`config.mk`:
```
export PLATFORM = sky130hd
export DESIGN_NAME = vms_back
export DESIGN_NICKNAME = d
export VERILOG_FILES = /design/src/sv/vms_pkg.sv /design/src/sv/vms_back.sv
export VERILOG_INCLUDE_DIRS = /design/src /design/src/sv
export SDC_FILE = /design/constraint.sdc
export NUM_CORES = 2
export LEC_CHECK = 0
export BUFFER_PORTS_ARGS = -buffer_cell sky130_fd_sc_hd__buf_2
export CAP_MARGIN = 15
export CORE_UTILIZATION = 59
export CTS_BUF_LIST = sky130_fd_sc_hd__clkbuf_4 sky130_fd_sc_hd__clkbuf_8
export DETAILED_ROUTE_END_ITERATION = 12
export HOLD_SLACK_MARGIN = 0.03
export PLACE_DENSITY = 0.78
export SLEW_MARGIN = 10
export SYNTH_ARGS = -nofsm -noshare
export SYNTH_HDL_FRONTEND = slang
export SYNTH_SLANG_ARGS = --single-unit
```
`constraint.sdc`:
```
create_clock -name clk_i -period 62.7 [get_ports clk_i]
set_input_delay 12.54 -clock clk_i [delete_from_list [all_inputs] [get_ports clk_i]]
set_output_delay 12.54 -clock clk_i [all_outputs]
set_load 0.02 [all_outputs]
```
`src/sv/von_mises_stress_defines.svh`:
```
// Assertion helpers, all clocked on clk_i and disabled while rst_ni is low.
`ifndef VON_MISES_STRESS_DEFINES_SVH
`define VON_MISES_STRESS_DEFINES_SVH

`ifndef SYNTHESIS

`define VMS_ASSERT(lbl, prop) \
  lbl: assert property (@(posedge clk_i) disable iff (!rst_ni) prop) \
    else $error("vms assertion failed");

`define VMS_ASSERT_IMP(lbl, ante, cons) \
  `VMS_ASSERT(lbl, (ante) |-> (cons))

`define VMS_ASSERT_NXT(lbl, ante, cons) \
  `VMS_ASSERT(lbl, (ante) |=> (cons))

`else

`define VMS_ASSERT(lbl, prop)
`define VMS_ASSERT_IMP(lbl, ante, cons)
`define VMS_ASSERT_NXT(lbl, ante, cons)

`endif

`endif

```
`src/sv/vms_pkg.sv`:
```
`default_nettype none

package vms_pkg;

  localparam logic [1:0] DIM_INVALID = 2'd0;
  localparam logic [1:0] DIM_1D      = 2'd1;
  localparam logic [1:0] DIM_2D      = 2'd2;
  localparam logic [1:0] DIM_3D      = 2'd3;
  localparam logic [1:0] DIM_RESET   = DIM_3D;

  localparam int MODE_W = 2;

  // what the back end does with a word
  typedef enum logic [MODE_W-1:0] {
    MODE_ERR  = 2'd0,
    MODE_PASS = 2'd1,
    MODE_ROOT = 2'd2
  } mode_e;

  typedef struct packed {
    logic  valid;
    mode_e mode;
  } ctrl_t;

endpackage

`default_nettype wire

```
`src/sv/vms_back.sv`:
```
`default_nettype none

`include "von_mises_stress_defines.svh"

module vms_back #(
  parameter int W = 24
) (
  input  wire logic                          clk_i,
  input  wire logic                          rst_ni,
  input  wire logic                          empty_i,
  input  wire logic [vms_pkg::MODE_W+W+2*W+1:0] word_i,
  output logic                               pop_o,
  output logic                               out_valid_o,
  input  wire logic                          out_ready_i,
  output logic signed [W+1:0]                equiv_stress_o,
  output logic                               dim_error_o
);

  localparam int QW = 2 * W + 2;
  localparam int RB = W + 1;
  localparam int OW = W + 2;
  localparam logic [OW-1:0] MOST_NEG = {1'b1, {(OW-1){1'b0}}};

  vms_pkg::ctrl_t      ctl_q  [RB];
  logic [QW-1:0]       rm_q   [RB];
  logic [RB-1:0]       root_q [RB];
  logic signed [W-1:0] a_q    [RB];

  logic                out_valid_q;
  logic [OW-1:0]       equiv_q;
  logic                err_q;
  vms_pkg::mode_e      omode_q;
  logic                en;

  // one stall for the whole square-root pipe, set by the output register
  assign en          = !out_valid_q || out_ready_i;
  assign pop_o       = en && !empty_i;
  assign out_valid_o = out_valid_q;
  assign equiv_stress_o = equiv_q;
  assign dim_error_o = err_q;

  // one root bit per stage, most significant first; rm holds q - root^2
  for (genvar k = 0; k < RB; k++) begin : g_stage
    localparam int B = RB - 1 - k;

    vms_pkg::ctrl_t      ctl_in;
    logic [QW-1:0]       rm_in;
    logic [RB-1:0]       root_in;
    logic signed [W-1:0] a_in;
    logic [QW-1:0]       trial;
    logic                take;

    if (k == 0) begin : g_first
      assign ctl_in.valid = pop_o;
      assign ctl_in.mode  = vms_pkg::mode_e'(word_i[QW+W +: vms_pkg::MODE_W]);
      assign rm_in        = word_i[QW-1:0];
      assign root_in      = '0;
      assign a_in         = word_i[QW +: W];
    end else begin : g_next
      assign ctl_in  = ctl_q[k-1];
      assign rm_in   = rm_q[k-1];
      assign root_in = root_q[k-1];
      assign a_in    = a_q[k-1];
    end

    // (root + 2^B)^2 - root^2, lower root bits still zero
    assign trial = (QW'(root_in) << (B + 1)) | ({{(QW-1){1'b0}}, 1'b1} << (2 * B));
    assign take  = (rm_in >= trial);

    always_ff @(posedge clk_i or negedge rst_ni) begin
      if (!rst_ni) begin
        ctl_q[k] <= '0;
      end else if (en) begin
        ctl_q[k] <= ctl_in;
      end
    end

    always_ff @(posedge clk_i) begin
      if (en) begin
        rm_q[k]   <= take ? rm_in - trial : rm_in;
        root_q[k] <= take ? (root_in | ({{(RB-1){1'b0}}, 1'b1} << B)) : root_in;
        a_q[k]    <= a_in;
      end
    end
  end

  always_ff @(posedge clk_i or negedge rst_ni) begin
    if (!rst_ni) begin
      out_valid_q <= 1'b0;
    end else if (en) begin
      out_valid_q <= ctl_q[RB-1].valid;
    end
  end

  always_ff @(posedge clk_i) begin
    if (en) begin
      omode_q <= ctl_q[RB-1].mode;
      case (ctl_q[RB-1].mode)
        vms_pkg::MODE_ERR: begin
          equiv_q <= MOST_NEG;
          err_q   <= 1'b1;
        end
        vms_pkg::MODE_PASS: begin
          equiv_q <= OW'(a_q[RB-1]);
          err_q   <= 1'b0;
        end
        default: begin
          equiv_q <= {1'b0, root_q[RB-1]};
          err_q   <= 1'b0;
        end
      endcase
    end
  end

  `VMS_ASSERT_IMP(a_err_value, out_valid_q && err_q, equiv_q == MOST_NEG)
  `VMS_ASSERT_IMP(a_root_nonneg, out_valid_q && omode_q == vms_pkg::MODE_ROOT, !equiv_q[OW-1])
  `VMS_ASSERT_NXT(a_stall_holds, !en && ctl_q[RB-1].valid, ctl_q[RB-1].valid)

endmodule

`default_nettype wire

```
==> results.sh <==
export IMPL_finalSetupViolations=0
export IMPL_hold_path_class="flop to flop"
export IMPL_p_per_area_mw_per_mm2=52.7
export IMPL_grt_total_usage_pct=22.1
export IMPL_ys_seq_area_share_pct=70.1
export IMPL_cp_cell_sequence="buf_2, nor2b_4, buf_4, nor2_1, buf_2"
export IMPL_dr_total_vias=54000
export IMPL_start_kind="input port"
export IMPL_switching_share_pct=32.3
export IMPL_cp_common_cell="buf_2"
export IMPL_rsz0062_at_grt="false"
export IMPL_drc=0
export IMPL_post_drt_wl_per_cell_um=19.2
export IMPL_min_period_over_period_pct=41.9
export IMPL_p_clk_share_pct=21.4
export IMPL_cp_max_fo=67
export IMPL_cp_arrival_ns=13.74
export IMPL_hold_path_end="a_q[14][21]"
export IMPL_coreArea_sq_mm=0.159
export IMPL_numClockSinks=2228
export IMPL_rr_worst_depth=8
export IMPL_synth_top_cell_by_area="edfxtp_1"
export IMPL_switchingPower_uw=1780
export IMPL_grtUsageMet2_pct=38.4
export IMPL_crit_path_top_delay_cell="buf_4"
export IMPL_cp_required_ns=50.16
export IMPL_gp_congestion=0.917
export IMPL_fp_dieW_um=403
export IMPL_syn_avg_cell_area_sq_um=14.4
export IMPL_yosys_top_cells_area="edfxtp_1 (68%), ha_1 (4.6%), xor2_1 (2.7%)"
export IMPL_max_freq_ghz=0.0381
export IMPL_period_minus_slack_ns=26.28
export IMPL_clkSlewWorstSetupHoldPaths_ns=0.06
export IMPL_slew_viol_final=0
export IMPL_ir_worst_vdd_uv=40.4
export IMPL_synth_cell_type_count=90
export IMPL_placed_cell_area_sq_mm=0.0980
export IMPL_min_from="a_q[13][21]"
export IMPL_first_iter_violations=4290
export IMPL_synth_ff_type="edfxtp_1"
export IMPL_synth_edf_count=2152
export IMPL_critPathTopFamily="buffers and inverters"
export IMPL_whs_path_depth=0
export IMPL_ios=109
export IMPL_post_cts_setup_buffers=0
export IMPL_synth_seq_cells=2228
export IMPL_die_area_sq_mm=0.162
export IMPL_io_buffers=108
export IMPL_netlist_area_sq_mm=0.0949
export IMPL_start_util_pct=59.6
export IMPL_post_drt_via_cell_ratio=5.76
export IMPL_area_growth_pct=10.4
export IMPL_p_seq_share_pct=52.0
export IMPL_nets=7403
export IMPL_cts_buffers=358
export IMPL_async_flop_share_pct=3.41
export IMPL_post_dp_hpwl_um=127000
export IMPL_use_met3_pct=3.59
export IMPL_cts_tree="built"
export IMPL_finalInstanceArea_sq_mm=0.105
export IMPL_synth_top_area_share_pct=68.1
export IMPL_fill_cells=11000
export IMPL_syn_nets=7029
export IMPL_finalHoldViolations=0
export IMPL_r2r_end="a_q[16][21]"
export IMPL_clk_latency_ns=1.04
export IMPL_dr_pass1_iters=6
export IMPL_drv_cap=0
export IMPL_utilization_pct=65.8
export IMPL_die_height_um=403
export IMPL_intPower_uw=3730
export IMPL_path_class="input port to output port"
export IMPL_rows=146
export IMPL_clockBufferDepth=4
export IMPL_grt_pass1_vias=53500
export IMPL_grt_pass1_wl_um=282000
export IMPL_p_leak_uw=0.0396
export IMPL_rrSetupSlack_ns=56.37
export IMPL_p_comb_share_pct=26.7
export IMPL_finalSetupTns_ns=0
export IMPL_gr_usage_met1_pct=26.8
export IMPL_clock_root_buffer="clkbuf_8"
export IMPL_status="complete, no violations"
export IMPL_antenna_found_initial=5
export IMPL_ant_nets=0
export IMPL_busiest_layer="met2"
export IMPL_wl_um=180000
export IMPL_skew_ns=0.0830
export IMPL_synth_cells=6603
export IMPL_final_layout_size_suffix_gt1_share_pct=11.9
export IMPL_ctsHtreeMaxLevel=5
export IMPL_r2r_start="out_valid_o"
export IMPL_critPathMaxStageDelay_ns=0.66
export IMPL_hold_buffers=0
export IMPL_tightest_slew_ns=1.12
export IMPL_critPathBufInv=3
export IMPL_grt_max_degree=203
export IMPL_grt_remaining_overflow=0
export IMPL_max_slew_margin_pct=24.7
export IMPL_endpoint_kind="output port"
export IMPL_ctsResizeCount=0
export IMPL_yosysWarnings=0
Yosys cell counts (32+ instances only):
cell type and instances:
edfxtp_1 2152, nand2_1 464, inv_1 433, o21ai_0 362, ha_1 346, xor2_1 294
nor2_1 254, a21oi_1 247, xnor2_1 216, nor4_1 205, nor3_1 169, clkbuf_1 108
a21o_1 104, mux2_2 104, nand4_1 87, nand3_1 78, dfrtp_1 76, o21a_1 74
or3_1 68, nand2b_1 62, or4_1 55, nor2b_1 51, o31ai_1 45, nor4b_1 35
a211oi_1 33, or2_2 32
power groups by stage:
stage	registers, uW	clock network [uW]	logic, uW
floorplan	3210	0	1120
global placement	2860	0	1410
detailed placement	2900	0	1460
CTS	2870	1210	1470
global route	2930	1270	1630
finish	2870	1180	1470
state kept, by name, summed over array words and instances (netlist names):
name            count
rm_q             1200
root_q            325
a_q               600
out_valid_o         1
equiv_stress_o     26
dim_error_o         1
ctl_q              75
cell families after synthesis:
group           Yosys count  synth area share [%]
compound gates         1116                  7.42
flops                  2228                  70.1
xor+xnor                510                  4.71
fa+ha+maj               346                  4.56
mux                     117                  1.37
simple gates           1712                  9.52
buf+inv                 574                  2.33
worst max-delay path by stage:
stage / start / end / slack (ns) / depth (start not counted)
6_report: out_ready_i / pop_o / 36.42 / 5
3_5_place_dp: out_ready_i / pop_o / 36.41 / 5
5_1_grt: out_ready_i / pop_o / 36.32 / 5
2_1_floorplan: out_ready_i / ctl_q[0] / 19.59 / 4
3_3_place_gp: out_ready_i / pop_o / 36.42 / 5
4_1_cts: out_ready_i / pop_o / 36.41 / 5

================

# [What you have to do]
Give only the number of lines in the material above that include the word "prop".

# [Solution for this problem]
3